You have been working on a design that has grown very large, and the tool execution times have become excessively long. You would like to split the design into two parts and run the tool-flow on each part indpendently. In this assignment, you will create a hierarchical floorplan for a design containing a microprocessor (with memories) and a UART. Then you will place, synthesize the clock-tree, route, extract, and verify the timing of the design.

Tutorial

  1. Creating the floorplan
    For this assignment, our floorplan will have the following constraints:
    • The top-level aspect ratio should be 1:1 (square) to simplify the packaging and manufacturing.
    • All blocks should be rectangular to simplify the floorplanning process.
    • The off-chip pins should be distributed as evenly along the outer perimeter as possible, again, to simplify the packaging.
    • In order to simplify our hierarchical timing verification flow later on, we will assume that a buffer cell is placed in-between the or1200 and uart16550 designs as shown below.

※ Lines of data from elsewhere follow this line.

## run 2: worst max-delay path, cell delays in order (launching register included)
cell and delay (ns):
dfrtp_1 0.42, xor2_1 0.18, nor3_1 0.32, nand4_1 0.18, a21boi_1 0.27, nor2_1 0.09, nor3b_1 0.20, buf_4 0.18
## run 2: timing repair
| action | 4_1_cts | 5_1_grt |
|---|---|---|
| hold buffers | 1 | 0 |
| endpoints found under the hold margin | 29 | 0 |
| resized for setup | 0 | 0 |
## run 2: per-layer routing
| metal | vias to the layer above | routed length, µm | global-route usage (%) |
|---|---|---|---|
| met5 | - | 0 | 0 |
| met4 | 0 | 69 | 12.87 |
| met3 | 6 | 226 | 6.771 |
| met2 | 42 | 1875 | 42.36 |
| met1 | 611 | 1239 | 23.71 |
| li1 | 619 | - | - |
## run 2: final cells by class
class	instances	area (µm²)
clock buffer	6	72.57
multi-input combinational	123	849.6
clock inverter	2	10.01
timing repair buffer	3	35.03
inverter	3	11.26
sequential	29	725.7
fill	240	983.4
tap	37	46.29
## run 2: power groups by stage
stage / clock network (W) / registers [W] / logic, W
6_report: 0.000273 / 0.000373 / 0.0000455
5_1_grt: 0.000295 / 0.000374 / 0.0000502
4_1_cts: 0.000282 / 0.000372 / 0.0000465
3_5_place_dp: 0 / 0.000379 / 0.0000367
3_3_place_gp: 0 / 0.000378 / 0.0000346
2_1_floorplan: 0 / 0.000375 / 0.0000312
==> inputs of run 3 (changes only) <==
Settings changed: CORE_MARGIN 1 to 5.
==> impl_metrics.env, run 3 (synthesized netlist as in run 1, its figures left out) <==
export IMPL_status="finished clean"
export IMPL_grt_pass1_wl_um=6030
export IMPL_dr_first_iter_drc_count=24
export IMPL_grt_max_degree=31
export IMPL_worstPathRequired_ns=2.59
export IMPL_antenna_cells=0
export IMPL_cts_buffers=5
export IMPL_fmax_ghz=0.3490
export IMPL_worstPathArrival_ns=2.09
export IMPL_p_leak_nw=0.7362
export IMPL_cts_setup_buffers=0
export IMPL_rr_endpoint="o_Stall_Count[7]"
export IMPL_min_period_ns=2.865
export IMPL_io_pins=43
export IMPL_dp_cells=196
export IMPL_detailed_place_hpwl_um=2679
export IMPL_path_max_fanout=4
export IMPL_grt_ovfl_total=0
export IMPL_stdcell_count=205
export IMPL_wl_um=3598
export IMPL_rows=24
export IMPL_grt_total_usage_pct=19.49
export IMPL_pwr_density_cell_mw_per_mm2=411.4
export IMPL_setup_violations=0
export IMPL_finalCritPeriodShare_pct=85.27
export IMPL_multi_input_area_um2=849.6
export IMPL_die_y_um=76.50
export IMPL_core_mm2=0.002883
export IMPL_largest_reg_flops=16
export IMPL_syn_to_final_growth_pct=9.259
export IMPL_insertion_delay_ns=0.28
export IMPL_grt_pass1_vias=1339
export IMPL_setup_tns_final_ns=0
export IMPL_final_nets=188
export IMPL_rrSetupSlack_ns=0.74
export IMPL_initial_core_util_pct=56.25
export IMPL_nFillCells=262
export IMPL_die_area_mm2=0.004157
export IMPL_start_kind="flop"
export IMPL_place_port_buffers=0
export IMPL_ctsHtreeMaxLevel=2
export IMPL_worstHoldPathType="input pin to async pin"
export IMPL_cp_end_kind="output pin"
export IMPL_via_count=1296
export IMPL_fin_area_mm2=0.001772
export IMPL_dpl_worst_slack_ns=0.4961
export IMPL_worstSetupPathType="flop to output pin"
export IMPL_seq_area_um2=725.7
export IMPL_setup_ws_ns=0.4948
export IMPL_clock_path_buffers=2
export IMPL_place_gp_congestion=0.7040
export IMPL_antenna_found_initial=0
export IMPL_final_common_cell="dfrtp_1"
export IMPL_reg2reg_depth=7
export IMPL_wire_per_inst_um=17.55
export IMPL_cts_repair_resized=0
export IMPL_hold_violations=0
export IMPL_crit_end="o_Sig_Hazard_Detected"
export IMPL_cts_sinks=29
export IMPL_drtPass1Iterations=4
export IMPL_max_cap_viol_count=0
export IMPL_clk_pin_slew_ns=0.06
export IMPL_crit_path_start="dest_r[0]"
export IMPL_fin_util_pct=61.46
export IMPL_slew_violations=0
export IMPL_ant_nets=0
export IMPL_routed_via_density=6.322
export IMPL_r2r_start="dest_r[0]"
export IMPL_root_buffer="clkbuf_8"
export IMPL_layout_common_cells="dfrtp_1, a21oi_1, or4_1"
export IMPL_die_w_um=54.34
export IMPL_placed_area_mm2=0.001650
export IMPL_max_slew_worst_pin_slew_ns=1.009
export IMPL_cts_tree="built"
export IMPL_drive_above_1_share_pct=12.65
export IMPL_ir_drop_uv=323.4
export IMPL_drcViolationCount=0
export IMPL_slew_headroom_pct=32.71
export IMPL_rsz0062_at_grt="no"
## config.mk

```make
export PLATFORM = sky130hd
export DESIGN_NAME = stopwatch_ctrl_flat
export DESIGN_NICKNAME = d
export VERILOG_FILES = /design/src/rtl/stopwatch_pkg.sv /design/src/rtl/stopwatch_ctrl_if.sv /design/src/rtl/stopwatch_ctrl_debounce.sv /design/src/rtl/stopwatch_ctrl.sv /design/src/flat_wrapper.sv
export SDC_FILE = /design/constraint.sdc
export NUM_CORES = 1
export LEC_CHECK = 0
export CORE_ASPECT_RATIO = 0.7
export CORE_MARGIN = 2
export CORE_UTILIZATION = 55
export DETAILED_ROUTE_END_ITERATION = 8
export DONT_BUFFER_PORTS = 1
export GPL_TIMING_DRIVEN = 0
export PLACE_DENSITY = 0.73
export SETUP_SLACK_MARGIN = 0.1
export SKIP_LAST_GASP = 1
export SLEW_MARGIN = 20
export SYNTH_ARGS = -nofsm -noshare
export SYNTH_HDL_FRONTEND = slang
export SYNTH_SLANG_ARGS = --single-unit
```

## constraint.sdc

```tcl
create_clock -name clk -period 2.14 [get_ports clk]
set_clock_uncertainty 0.15 [all_clocks]
set_input_delay 0.107 -clock clk [delete_from_list [all_inputs] [get_ports clk]]
set_output_delay 0.107 -clock clk [all_outputs]
set_load 0.005 [all_outputs]
```

## src/rtl/stopwatch_pkg.sv

```systemverilog
// Shared types and helpers for the two-digit BCD stopwatch controller.
package stopwatch_pkg;

    typedef enum logic [1:0] {
        IDLE   = 2'd0,
        RUN    = 2'd1,
        PAUSED = 2'd2,
        LAP    = 2'd3
    } sw_state_e;

    localparam logic [3:0] BCD_MAX = 4'd9;

    // Returns {carry, next_digit}; anything at or above 9 wraps to 0.
    function automatic logic [4:0] bcd_inc(input logic [3:0] digit);
        if (digit >= BCD_MAX) begin
            return {1'b1, 4'd0};
        end
        return {1'b0, digit + 4'd1};
    endfunction

endpackage

```

## src/rtl/stopwatch_ctrl_if.sv

```systemverilog
// Button inputs and display-side outputs of the stopwatch controller.
interface stopwatch_ctrl_if;

    logic       btn_startstop;
    logic       btn_lap;
    logic       btn_clear;
    logic [7:0] value;
    logic       running;
    logic       lap_active;
    logic       overflow;

    modport master (
        output btn_startstop, btn_lap, btn_clear,
        input  value, running, lap_active, overflow
    );

    modport slave (
        input  btn_startstop, btn_lap, btn_clear,
        output value, running, lap_active, overflow
    );

endinterface

```

## src/rtl/stopwatch_ctrl_debounce.sv

```systemverilog
// Two-flop synchronizer plus stable-count debouncer with a registered rising-edge pulse.
module btn_debounce #(
    parameter int unsigned DEBOUNCE_CYCLES = 1_000_000
) (
    input  logic clk,
    input  logic resetn,
    input  logic btn_raw,
    output logic level,
    output logic rise_pulse
);
    import stopwatch_pkg::*;

    localparam int unsigned       CW       = $clog2(DEBOUNCE_CYCLES + 1);
    localparam logic [CW-1:0]     CNT_LAST = CW'(DEBOUNCE_CYCLES - 1);

    logic [1:0]    r_sync;
    logic [CW-1:0] r_cnt;
    logic          r_level;
    logic          r_level_d;
    logic          r_rise;

    always_ff @(posedge clk or negedge resetn) begin
        if (!resetn) begin
            r_sync    <= '0;
            r_cnt     <= '0;
            r_level   <= 1'b0;
            r_level_d <= 1'b0;
            r_rise    <= 1'b0;
        end else begin
            r_sync <= {r_sync[0], btn_raw};
            // Any sample agreeing with the accepted level restarts the run of differing samples.
            if (r_sync[1] == r_level) begin
                r_cnt <= '0;
            end else if (r_cnt == CNT_LAST) begin
                r_level <= r_sync[1];
                r_cnt   <= '0;
            end else begin
                r_cnt <= r_cnt + 1'b1;
            end
            r_level_d <= r_level;
            r_rise    <= r_level & ~r_level_d;
        end
    end

    assign level      = r_level;
    assign rise_pulse = r_rise;

endmodule

```

## src/rtl/stopwatch_ctrl.sv

```systemverilog
// Button-sequenced two-digit BCD stopwatch: prescaler, FSM, BCD counter and registered display outputs.
module stopwatch_ctrl
    import stopwatch_pkg::*;
#(
    parameter int unsigned TICK_CYCLES     = 10_000_000,
    parameter int unsigned DEBOUNCE_CYCLES = 1_000_000
) (
    input  logic             clk,
    input  logic             resetn,
    stopwatch_ctrl_if.slave  bus
);

    localparam int unsigned   PW         = $clog2(TICK_CYCLES);
    localparam logic [PW-1:0] PRESC_LAST = PW'(TICK_CYCLES - 1);

    logic w_ss_pulse, w_lap_pulse, w_clr_pulse;
    logic w_do_ss, w_do_lap, w_do_clr;

    btn_debounce #(.DEBOUNCE_CYCLES(DEBOUNCE_CYCLES)) u_db_ss (
        .clk(clk), .resetn(resetn), .btn_raw(bus.btn_startstop),
        .level(), .rise_pulse(w_ss_pulse)
    );
    btn_debounce #(.DEBOUNCE_CYCLES(DEBOUNCE_CYCLES)) u_db_lap (
        .clk(clk), .resetn(resetn), .btn_raw(bus.btn_lap),
        .level(), .rise_pulse(w_lap_pulse)
    );
    btn_debounce #(.DEBOUNCE_CYCLES(DEBOUNCE_CYCLES)) u_db_clr (
        .clk(clk), .resetn(resetn), .btn_raw(bus.btn_clear),
        .level(), .rise_pulse(w_clr_pulse)
    );

    // Only the highest-priority pulse survives; losers are dropped even if the winner is ignored.
    assign w_do_clr = w_clr_pulse;
    assign w_do_ss  = w_ss_pulse  & ~w_clr_pulse;
    assign w_do_lap = w_lap_pulse & ~w_ss_pulse & ~w_clr_pulse;

    sw_state_e     r_state, w_state_n;
    logic [PW-1:0] r_presc, w_presc_n;
    logic [3:0]    r_ones, r_tens, w_ones_n, w_tens_n;
    logic [7:0]    r_lap, w_lap_n;
    logic          r_ovf, w_ovf_n;
    logic [7:0]    r_value;
    logic          r_running, r_lap_active;
    logic [4:0]    w_inc_ones, w_inc_tens;
    logic          w_counting;

    assign w_inc_ones = bcd_inc(r_ones);
    assign w_inc_tens = bcd_inc(r_tens);
    assign w_counting = (r_state == RUN) || (r_state == LAP);

    always_comb begin
        w_state_n = r_state;
        w_presc_n = r_presc;
        w_ones_n  = r_ones;
        w_tens_n  = r_tens;
        w_lap_n   = r_lap;
        w_ovf_n   = r_ovf;

        if (w_counting) begin
            if (r_presc == PRESC_LAST) begin
                w_presc_n = '0;
                w_ones_n  = w_inc_ones[3:0];
                if (w_inc_ones[4]) begin
                    w_tens_n = w_inc_tens[3:0];
                    if (w_inc_tens[4]) begin
                        w_ovf_n = 1'b1;
                    end
                end
            end else begin
                w_presc_n = r_presc + 1'b1;
            end
        end

        case (r_state)
            IDLE: begin
                if (w_do_ss) w_state_n = RUN;
            end
            RUN: begin
                if (w_do_ss) begin
                    w_state_n = PAUSED;
                end else if (w_do_lap) begin
                    w_state_n = LAP;
                    w_lap_n   = {r_tens, r_ones};
                end
            end
            LAP: begin
                if (w_do_ss)       w_state_n = PAUSED;
                else if (w_do_lap) w_state_n = RUN;
            end
            PAUSED: begin
                if (w_do_clr) begin
                    w_state_n = IDLE;
                    w_presc_n = '0;
                    w_ones_n  = '0;
                    w_tens_n  = '0;
                    w_ovf_n   = 1'b0;
                end else if (w_do_ss) begin
                    w_state_n = RUN;
                end
            end
            default: w_state_n = IDLE;
        endcase
    end

    // Outputs are derived from next-state values so they change on the same edge as the event.
    always_ff @(posedge clk or negedge resetn) begin
        if (!resetn) begin
            r_state      <= IDLE;
            r_presc      <= '0;
            r_ones       <= '0;
            r_tens       <= '0;
            r_lap        <= '0;
            r_ovf        <= 1'b0;
            r_value      <= '0;
            r_running    <= 1'b0;
            r_lap_active <= 1'b0;
        end else begin
            r_state      <= w_state_n;
            r_presc      <= w_presc_n;
            r_ones       <= w_ones_n;
            r_tens       <= w_tens_n;
            r_lap        <= w_lap_n;
            r_ovf        <= w_ovf_n;
            r_value      <= (w_state_n == LAP) ? w_lap_n : {w_tens_n, w_ones_n};
            r_running    <= (w_state_n == RUN) || (w_state_n == LAP);
            r_lap_active <= (w_state_n == LAP);
        end
    end

    assign bus.value      = r_value;
    assign bus.running    = r_running;
    assign bus.lap_active = r_lap_active;
    assign bus.overflow   = r_ovf;

endmodule

```

## src/flat_wrapper.sv

```systemverilog
// flat-port wrapper written by rule: the top's interface ports become plain ports
module stopwatch_ctrl_flat import stopwatch_pkg::*;
#(
    parameter int unsigned TICK_CYCLES     = 10_000_000,
    parameter int unsigned DEBOUNCE_CYCLES = 1_000_000
)
  (clk, resetn, bus_btn_startstop, bus_btn_lap, bus_btn_clear, bus_value, bus_running, bus_lap_active, bus_overflow);
  stopwatch_ctrl_if bus_i ();
  input  logic clk;
  input  logic resetn;
  input wire logic [$bits(bus_i.btn_startstop)-1:0] bus_btn_startstop;
  input wire logic [$bits(bus_i.btn_lap)-1:0] bus_btn_lap;
  input wire logic [$bits(bus_i.btn_clear)-1:0] bus_btn_clear;
  output wire logic [$bits(bus_i.value)-1:0] bus_value;
  output wire logic [$bits(bus_i.running)-1:0] bus_running;
  output wire logic [$bits(bus_i.lap_active)-1:0] bus_lap_active;
  output wire logic [$bits(bus_i.overflow)-1:0] bus_overflow;
  assign bus_i.btn_startstop = bus_btn_startstop;
  assign bus_i.btn_lap = bus_btn_lap;
  assign bus_i.btn_clear = bus_btn_clear;
  assign bus_value = bus_i.value;
  assign bus_running = bus_i.running;
  assign bus_lap_active = bus_i.lap_active;
  assign bus_overflow = bus_i.overflow;
  stopwatch_ctrl #(.TICK_CYCLES(TICK_CYCLES), .DEBOUNCE_CYCLES(DEBOUNCE_CYCLES)) u_core (.clk(clk), .resetn(resetn), .bus(bus_i));
endmodule
```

This will waste some area, but the wire-lengths will be so short that the buffer load and drive capability can be accurately and easily modeled in PrimeTime. Therefore, we must constrain our floorplan to make sure that on-chip pins are as close together as possible.
      Buffer Design
    • Lastly, since there are four clocks in this design (three for the or1200 and one for the uart16550 design), all of which come in through boundary pins, all pins must be as close together as possible to minimize skew.
    Our floorplan will consist of the dimensions for each block and the boundary-pin assignments. FE will place the blocks for us, and we will ignore partitions and power-routes for this assignment. We will assume that the UART is connected to the OR1200 processor as a slave on the data-wishbone bus and that the pins will be arranged as shown below. Since we don't care too much about the off-chip pins in this assignment, we'll allow them to be randomly distributed around the edges. Since there are only 9 pins left on the UART, however, the right side of the chip will be rather sparse. In practice, you would probably not want to take up an entire side of a chip with a block as simple as this UART, but we'll ignore this for now.
    Chip Floorplan
  2. Floorplanning the or1200 design with memories
    • Create a run directory for this assignment. Since we're working with the or1200 design again, so you may leave it in the same place or copy it locally if you like.
    • Assuming that you left the ARTISAN strings defined in the or1200_defines.v file, your final netlist from Homework #6 should be a good starting point for this homework. To make sure, look in your verilog netlist for cell-names that start with "art_" (these are the memories).
    • Create an FE run directory with dirSetup.py run/fe. Change to this directory, type add cadence and the encounter.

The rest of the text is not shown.